Guest Blog: Archival Research in India

0 comments

Estimated reading time: 7 minutes

Golghar in Patna” by Kumartheharshit is licensed under CC BY-SA 3.0

 

After months and months of obsessively checking COVID data coming from home, desperately scouring the internet for online sources, and mentally preparing myself to miss out on a full year of archival research, at the end of February 2021, I packed up my flat in London and took a flight to India. It felt like my life was getting back on track and I was surprisingly optimistic. After all, compared to the rest of the world, India had done surprisingly well with COVID. Almost everyone I talked to from back home spoke of the relative return to normalcy. Everything was open, from bars to movie theatres, barely anyone was vaccinated and yet we still had a remarkably low death rate. So, I decided that it was time to leave London and begin my first leg of archival research in Bihar.

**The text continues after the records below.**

<file path="src/rtl/axis_burst_drain.sv">
// Burst drain: waits for a full burst in the TX FIFO, streams it out with tlast, then idles a gap.
// Optional AXIS_BURST_DRAIN_STATS_EN adds burst_count and underrun_count outputs.
module axis_burst_drain #(
  parameter int DATA_W     = 32,
  parameter int BURST_LEN  = 16,
  parameter int CNT_W      = 32,
  parameter int GAP_CYCLES = 4
) (
  input  logic              clk,
  input  logic              resetn,
  input  logic [CNT_W-1:0]  axis_rd_data_count,
  input  logic              prog_empty,
  input  logic [DATA_W-1:0] s_axis_tdata,
  input  logic              s_axis_tvalid,
  output logic              s_axis_tready,
  output logic [DATA_W-1:0] m_axis_tdata,
  output logic              m_axis_tvalid,
  input  logic              m_axis_tready,
  output logic              m_axis_tlast,
  output logic              busy,
  output logic              underrun
`ifdef AXIS_BURST_DRAIN_STATS_EN
  ,
  output logic [31:0]       burst_count,
  output logic [15:0]       underrun_count
`endif
);

  typedef enum logic [1:0] {
    IDLE,
    BURST,
    FLUSH,
    GAP
  } state_t;

  // Widen the compare so a BURST_LEN beyond the count range never matches.
  localparam int CMP_W = (CNT_W > 17) ? CNT_W : 17;
  localparam logic [CMP_W-1:0] LEN_CMP = CMP_W'($unsigned(BURST_LEN));
  localparam logic [15:0] LAST_BEAT = 16'(BURST_LEN - 1);
  localparam logic [31:0] LAST_GAP = 32'(GAP_CYCLES - 1);

  state_t      state;
  state_t      state_nx;
  logic [15:0] beat_cnt;
  logic [31:0] gap_cnt;
  logic        start;
  logic        rdy;
  logic        accept;
  logic        last_acc;
  logic        out_hs;

  assign start    = (CMP_W'(axis_rd_data_count) >= LEN_CMP) && !prog_empty;
  assign rdy      = resetn && (state == BURST)
                    && (!m_axis_tvalid || m_axis_tready);
  assign accept   = rdy && s_axis_tvalid;
  assign last_acc = accept && (beat_cnt == LAST_BEAT);
  assign out_hs   = m_axis_tvalid && m_axis_tready;

  assign s_axis_tready = rdy;
  assign underrun      = rdy && !s_axis_tvalid;
  assign busy          = resetn && (state != IDLE);

  always_ff @(posedge clk) begin
    if (!resetn) state <= IDLE;
    else         state <= state_nx;
  end

  always_comb begin
    state_nx = state;
    unique case (state)
      IDLE:  if (start) state_nx = BURST;
      BURST: if (last_acc) state_nx = FLUSH;
      FLUSH: begin
        if (out_hs && m_axis_tlast)
          state_nx = (GAP_CYCLES == 0) ? IDLE : GAP;
      end
      GAP:   if (gap_cnt == LAST_GAP) state_nx = IDLE;
      default: state_nx = IDLE;
    endcase
  end

  always_ff @(posedge clk) begin
    if (!resetn) begin
      beat_cnt      <= '0;
      gap_cnt       <= '0;
      m_axis_tvalid <= 1'b0;
      m_axis_tlast  <= 1'b0;
      m_axis_tdata  <= '0;
    end else begin
      if (state == IDLE)  beat_cnt <= '0;
      else if (accept)    beat_cnt <= beat_cnt + 16'd1;
      gap_cnt <= (state == GAP) ? gap_cnt + 32'd1 : 32'd0;
      // A handshake and a new accept on one edge simply reload.
      if (accept) begin
        m_axis_tdata  <= s_axis_tdata;
        m_axis_tvalid <= 1'b1;
        m_axis_tlast  <= last_acc;
      end else if (out_hs) begin
        m_axis_tvalid <= 1'b0;
        m_axis_tlast  <= 1'b0;
      end
    end
  end

`ifdef AXIS_BURST_DRAIN_STATS_EN
  always_ff @(posedge clk) begin
    if (!resetn) begin
      burst_count    <= '0;
      underrun_count <= '0;
    end else begin
      if (state == FLUSH && state_nx != FLUSH)
        burst_count <= burst_count + 32'd1;
      if (underrun && underrun_count != 16'hFFFF)
        underrun_count <= underrun_count + 16'd1;
    end
  end
`endif

endmodule

</file>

The one thing I’d strongly recommend for people starting out their research is to get in touch with academics and archivists in the cities you want to go to because they all know exactly what’s available and are always excited to help struggling young researchers. When I first went to the archive, I was surprised to find them in the middle of a huge digitisation project. Stereotypes about India, and especially Bihar, tend to suggest that we’re vastly behind in terms of accessibility to materials, but almost everything had been digitised. So pro-tip to anyone who wants to do research on Bihar in the next few years – you’ll soon be able to look through the Bihar State Archives from wherever you are in the world. They were working on the painstaking sorting process but informed me that everything should be put online within a year.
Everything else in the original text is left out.